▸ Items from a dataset
==> src/rtl/serial_subtractor.sv <==
// Bit-serial unsigned subtractor: a - b, one full-subtractor step per clock, LSB first.
// Optional macro SERIAL_SUB_SAT_EN clamps the result to 0 when the final borrow is set.
module serial_subtractor #(
   parameter int unsigned WIDTH = 8
) (
   input  logic             clk,
   input  logic             rst_n,
   input  logic             start,
   input  logic [WIDTH-1:0] a,
   input  logic [WIDTH-1:0] b,
   output logic             busy,
   output logic             done,
   output logic [WIDTH-1:0] diff,
   output logic             borrow,
   output logic             zero
);

   localparam int unsigned IDX_W = (WIDTH > 1) ? $clog2(WIDTH) : 1;

   typedef enum logic [1:0] {
      ST_IDLE,
      ST_RUN,
      ST_DONE
   } state_t;

   state_t             state_q, state_d;
   logic [WIDTH-1:0]   a_sh_q, a_sh_d;
   logic [WIDTH-1:0]   b_sh_q, b_sh_d;
   logic [WIDTH-1:0]   res_q, res_d;
   logic [IDX_W-1:0]   idx_q, idx_d;
   logic               bin_q, bin_d;
   logic [WIDTH-1:0]   diff_q, diff_d;
   logic               borrow_q, borrow_d;
   logic               zero_q, zero_d;
   logic               busy_q, busy_d;
   logic               done_q, done_d;

   logic               a_bit, b_bit, d_bit, bout;
   logic [WIDTH-1:0]   res_next, diff_fin;

   // Next-state, datapath step and result capture
   always_comb begin
      state_d  = state_q;
      a_sh_d   = a_sh_q;
      b_sh_d   = b_sh_q;
      res_d    = res_q;
      idx_d    = idx_q;
      bin_d    = bin_q;
      diff_d   = diff_q;
      borrow_d = borrow_q;
      zero_d   = zero_q;

      a_bit    = a_sh_q[0];
      b_bit    = b_sh_q[0];
      d_bit    = a_bit ^ b_bit ^ bin_q;
      bout     = (~a_bit & b_bit) | (~(a_bit ^ b_bit) & bin_q);
      res_next = {d_bit, res_q[WIDTH-1:1]};
      diff_fin = res_next;
`ifdef SERIAL_SUB_SAT_EN
      if (bout) diff_fin = '0;
`endif

      unique case (state_q)
         ST_IDLE: begin
            if (start) begin
               state_d = ST_RUN;
               a_sh_d  = a;
               b_sh_d  = b;
               res_d   = '0;
               idx_d   = '0;
               bin_d   = 1'b0;
            end
         end
         ST_RUN: begin
            a_sh_d = a_sh_q >> 1;
            b_sh_d = b_sh_q >> 1;
            res_d  = res_next;
            bin_d  = bout;
            idx_d  = IDX_W'(idx_q + 1'b1);
            // Last bit: publish result on the same edge that enters DONE
            if (idx_q == IDX_W'(WIDTH - 1)) begin
               state_d  = ST_DONE;
               diff_d   = diff_fin;
               borrow_d = bout;
               zero_d   = (diff_fin == '0);
            end
         end
         ST_DONE: state_d = ST_IDLE;
         default: state_d = ST_IDLE;
      endcase

      busy_d = (state_d == ST_RUN);
      done_d = (state_d == ST_DONE);
   end

   always_ff @(posedge clk or negedge rst_n) begin
      if (!rst_n) begin
         state_q  <= ST_IDLE;
         a_sh_q   <= '0;
         b_sh_q   <= '0;
         res_q    <= '0;
         idx_q    <= '0;
         bin_q    <= 1'b0;
         diff_q   <= '0;
         borrow_q <= 1'b0;
         zero_q   <= 1'b0;
         busy_q   <= 1'b0;
         done_q   <= 1'b0;
      end else begin
         state_q  <= state_d;
         a_sh_q   <= a_sh_d;
         b_sh_q   <= b_sh_d;
         res_q    <= res_d;
         idx_q    <= idx_d;
         bin_q    <= bin_d;
         diff_q   <= diff_d;
         borrow_q <= borrow_d;
         zero_q   <= zero_d;
         busy_q   <= busy_d;
         done_q   <= done_d;
      end
   end

   assign busy   = busy_q;
   assign done   = done_q;
   assign diff   = diff_q;
   assign borrow = borrow_q;
   assign zero   = zero_q;

endmodule

==> config.mk <==
export PLATFORM = sky130hd
export DESIGN_NAME = serial_subtractor
export DESIGN_NICKNAME = d
export VERILOG_FILES = /design/src/rtl/serial_subtractor.sv
export SDC_FILE = /design/constraint.sdc
export NUM_CORES = 1
export LEC_CHECK = 0
export BUFFER_PORTS_ARGS = -buffer_cell sky130_fd_sc_hd__buf_2
export CORE_MARGIN = 8
export CORE_UTILIZATION = 45
export CTS_BUF_LIST = sky130_fd_sc_hd__clkbuf_2 sky130_fd_sc_hd__clkbuf_4 sky130_fd_sc_hd__clkbuf_8
export DETAILED_ROUTE_END_ITERATION = 12
export PLACE_DENSITY = 0.78
export SKIP_CTS_REPAIR_TIMING = 1
export SLEW_MARGIN = 20
export SYNTH_ARGS = -nofsm -noshare
export SYNTH_HDL_FRONTEND = slang
export SYNTH_SLANG_ARGS = --single-unit
==> constraint.sdc <==
create_clock -name clk -period 1.4 [get_ports clk]
set_clock_uncertainty 0.05 [all_clocks]
set_input_delay 0.14 -clock clk [delete_from_list [all_inputs] [get_ports clk]]
set_output_delay 0.14 -clock clk [all_outputs]
set_load 0.02 [all_outputs]
---- Word level (Yosys, flattened, before mapping) ----
Cells that the tools add are included.
Widths: inputs -> output; s select.
storage, ports and cells
  flip-flop bits (word level) ............. 42
  bits in latches ......................... 0
  RAM bits ................................ 0
  memory bits (read-only) ................. 0
  input port bits ......................... 19
  output and inout bits ................... 12
  logic and storage cells ................. 42
  memories ................................ 0
cells by class
  add/subtract/negate cells ............... 1
  multipliers ............................. 0
  divide/modulo/power cells ............... 0
  magnitude comparators ................... 0
  equal/unequal tests ..................... 5
  shifts and indexed selects .............. 0
  multiplexer cells ....................... 13
  bitwise gates (word level) .............. 7
  reduce and logical (&&, ||, !) cells .... 5
operator list
  operator             number
  $pmux 8 s2           3
  $mux 8               3
  $logic_not 8->1      1
  $pmux 3 s2           1
  $eq 2x1->1 const B   2
  $mux 2               2
  $pmux 2 s2           1
  $reduce_and 2->1     2
  $add 3x1->3 const B  1
  $eq 3x3->1 const B   1
  $mux 3               1
  $and 1x1->1          2
  $eq 2x2->1 const B   1
  $logic_not 2->1      1
  $ne 2x2->1 const B   1
  $not 1->1            2
  $pmux 1 s2           1
  $reduce_bool 2->1    1
  $xor 1x1->1          2
  $mux 1               1
  $or 1x1->1           1

---- Logic depth before layout (Yosys ltp) ----
  depth after elaboration ................. 5
  gate-level depth with buffers ........... 6
  depth with buffers taken out ............ 5

---- Worst setup path before layout ----
No wires, ideal clock.
  path type ............................... register to register
  from .................................... register idx_q[0]
  to ...................................... register diff_q[4], in the netlist diff[4]
  setup time .............................. 0.125 ns
  arrival ................................. 1.325 ns
  required time ........................... 1.225 ns
  path slack .............................. -0.101 ns
  cell stages (with the launch flop) ...... 6
  path buffers ............................ 1
  cells stage by stage .................... dfrtp_1 ha_1 ha_1 nand3b_4 buf_6 mux2_4
between the ends
  longest elaborated chain between the ends .. 2
ends and longest elaborated chain
  element                     RTL line  source
  from (decl)                 30        logic [IDX_W-1:0] idx_q, idx_d;
  from (signal assigned)      114       idx_q <= idx_d;
  $eq 3x3->1                  81        if (idx_q == IDX_W'(WIDTH - 1)) begin
  $reduce_and 2->1 (no line)  -
  to (signal assigned)        116       diff_q <= diff_d;
  to (decl)                   32        logic [WIDTH-1:0] diff_q, diff_d;
No other way between the ends.
A chain may end at the register's enable or synchronous reset.

---- Final worst setup path ----
  from .................................... register a_sh_q[0]
  to ...................................... register zero_q, in the netlist zero
between the ends
  longest elaborated chain between the ends .. 3
ends and longest elaborated chain
  element                   RTL line  source
  from (decl)               27        logic [WIDTH-1:0] a_sh_q, a_sh_d;
  from (signal assigned)    111       a_sh_q <= a_sh_d;
  $xor 1x1->1 (2 in a row)  55        d_bit = a_bit ^ b_bit ^ bin_q;
  named net d_bit           38        logic a_bit, b_bit, d_bit, bout;
  $logic_not 8->1           85        zero_d = (diff_fin == '0);
  to (signal assigned)      118       zero_q <= zero_d;
  to (decl)                 34        logic zero_q, zero_d;
The timed path passes the listed nets, and every way through them passes these cells.

==> flow_metrics.tcl <==
set metrics [dict create \
    io_buffers 30 \
    dp_worst_setup_slack_ns -0.0682 \
    drive_above_1_share 0.356 \
    met3_usage 0.0376 \
    initial_core_util 0.472 \
    htree_levels 2 \
    placed_cells 221 \
    die_area_um2 6120 \
    required_ns 1.57 \
    diodes 0 \
    seq_area_frac_synth 0.589 \
    status "finished, violations left" \
    worstMarginPinSlew_ns 0.507 \
    yosysUniqueCellTypes 21 \
    grt_max_degree 42 \
    synth_area_leaders "dfrtp_1 59%, a22oi_1 6.0%, o21ai_0 5.2%, a22o_1 4.5%, nand2_1 4.5%" \
    hold_path_class "in -> reg" \
    vias 1300 \
    crit_path_end_kind "register" \
    worst_ep_arrival_time_ns 1.61 \
    fmax_mhz 696 \
    max_slew_margin 0.662 \
    wl_per_cell_um 15.8 \
    mostFrequentLayoutCells "40 x dfrtp_1, 30 x buf_2, 21 x nand2_1" \
    ys_warn_count 0 \
    cts_tree "built" \
    power.density_nw_per_um2 2120 \
    fin_crit_ns 1.44 \
    finalMaxSlewViolations 0 \
    synthFlopType "dfrtp_1" \
    synth.largest_area_cell "dfrtp_1" \
    fin_nets 209 \
    total_power_mw 4.56 \
    utilization 0.584 \
    boundaryPins 31 \
    rows 22 \
    grt_pass1_wl_mm 5.89 \
    numCtsBuffers 5 \
    grt_pass1_vias 1282 \
    cp_max_fo 3 \
    placed_cell_area_um2 1970 \
    syn_nets 165 \
    dp_hpwl_mm 2.43 \
    chipHeight_um 78.2 \
    coreArea_um2 3690 \
    syn_avg_cell_area_um2 12.2 \
    synth-seq-cells 41 \
    path_class "reg -> reg" \
    cap_violations 0 \
    synth_top_area_frac 0.589 \
    clk_latency_ns 0.29 \
    irDropWorstVdd_mv 0.758 \
    wl_mm 3.73 \
    violations "setup timing" \
    final.period_utilization 1.03 \
    met1_usage 0.133 \
    worstSetupStartpointType "register" \
    clock_path_buffers 2 \
    drt_pass1_iterations 4 \
    ff2ff_setup_slack_ns -0.04 \
    synthToLayoutAreaGrowth_pct 23.8 \
    holdWs_ns 0.0916 \
    die_w_um 78.2 \
    clkTransAtPathRegs_ns 0.08 \
    grt_antenna_before_repair 0 \
    final_common_cell "dfrtp_1" \
    finalSetupViolCount 8 \
    grt.met2_usage 0.198 \
    vias_per_cell 5.51 \
    finalSetupTns_ns -0.104 \
    ctsRootBufferMaster "clkbuf_8" \
    hold_violations 0 \
    finalNonFillerCells 236 \
    syn-instance-count 143 \
    drc_errors 0 \
    fin_area_um2 2160 \
    p_leak_nw 1.05 \
    gp_congestion 0.730 \
    syn_area_um2 1740 \
    clock_sinks 41 \
    top_usage_layer "met2" \
    first_iter_violations 92 \
    fillers 306 \
    worst_slack_ns -0.0361 \
    ant_nets 0 \
    grtUsageTotal 0.118 \
    synthArstFlopShare 1.00 \
    grt.overflow.total 0 \
    synth_edf_count 0 \
    rsz0062_at_grt "true" \
]
cells in the mapped netlist, types with 4 or more instances:
cell type and n:
a22oi_1 14, inv_1 5, a22o_1 9, mux2_2 4
nand2_1 21, mux2_4 4, o21ai_0 18, buf_6 4
a21oi_1 4, nor2b_1 4, dfrtp_1 41
routing by layer:
layer / vias to the layer above / part of all wire
met5: - / 0
met4: 0 / 0.015
met3: 6 / 0.055
met2: 46 / 0.53
met1: 652 / 0.40
li1: 596 / -
cell type report:
class                   instances  area [µm²]  area share
clock inverters                 3        17.5     0.00813
well taps                      48        60.1      0.0279
repair buffers                 45         290       0.135
clock buffers                   5        68.8      0.0319
multi-input cells              89         673       0.312
inverters                       5        18.8     0.00871
flip-flops and latches         41        1030       0.476
logic make-up after synthesis:
group           after synthesis  synth area share
flops                        41             0.589
buf+inv                      14            0.0532
compound gates               48             0.185
simple gates                 29            0.0862
fa+ha+maj                     3            0.0259
mux                           8            0.0603
registers in the layout, summed over array words and instances (netlist names):
name     count
a_sh_q       8
b_sh_q       8
diff         8
res_q        7
idx_q        3
state_q      2
bin_q        1
borrow       1
busy         1
done         1
zero         1
report_power, final:
group          switching [mW]  internal (mW)
Combinational           0.881          0.930
Clock                   0.409          0.344
Sequential              0.346           1.65
worst paths after layout:
path,startpoint,endpoint,depth (start not counted)
worst max-delay path,a_sh_q[0],zero,4
worst min-delay path,b[4],b_sh_q[4],3
worst max register to register,a_sh_q[0],zero,4
worst min register to register,b_sh_q[1],b_sh_q[1],2
max in group asynchronous,rst_n,state_q[0],3
min in group asynchronous,rst_n,diff[3],3
critical path: stages (launching register included):
cell     delay, ns
dfrtp_1       0.41
fa_1          0.54
nor4_1        0.18
nand2_1       0.08
o21ai_1       0.12
No activity file was read; power rests on OpenSTA's default activity.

▸ About this task
Search the records above for the string "instances". Copy every line that contains it.

▸ Result of this task
cells in the mapped netlist, types with 4 or more instances:
class                   instances  area [µm²]  area share
registers in the layout, summed over array words and instances (netlist names):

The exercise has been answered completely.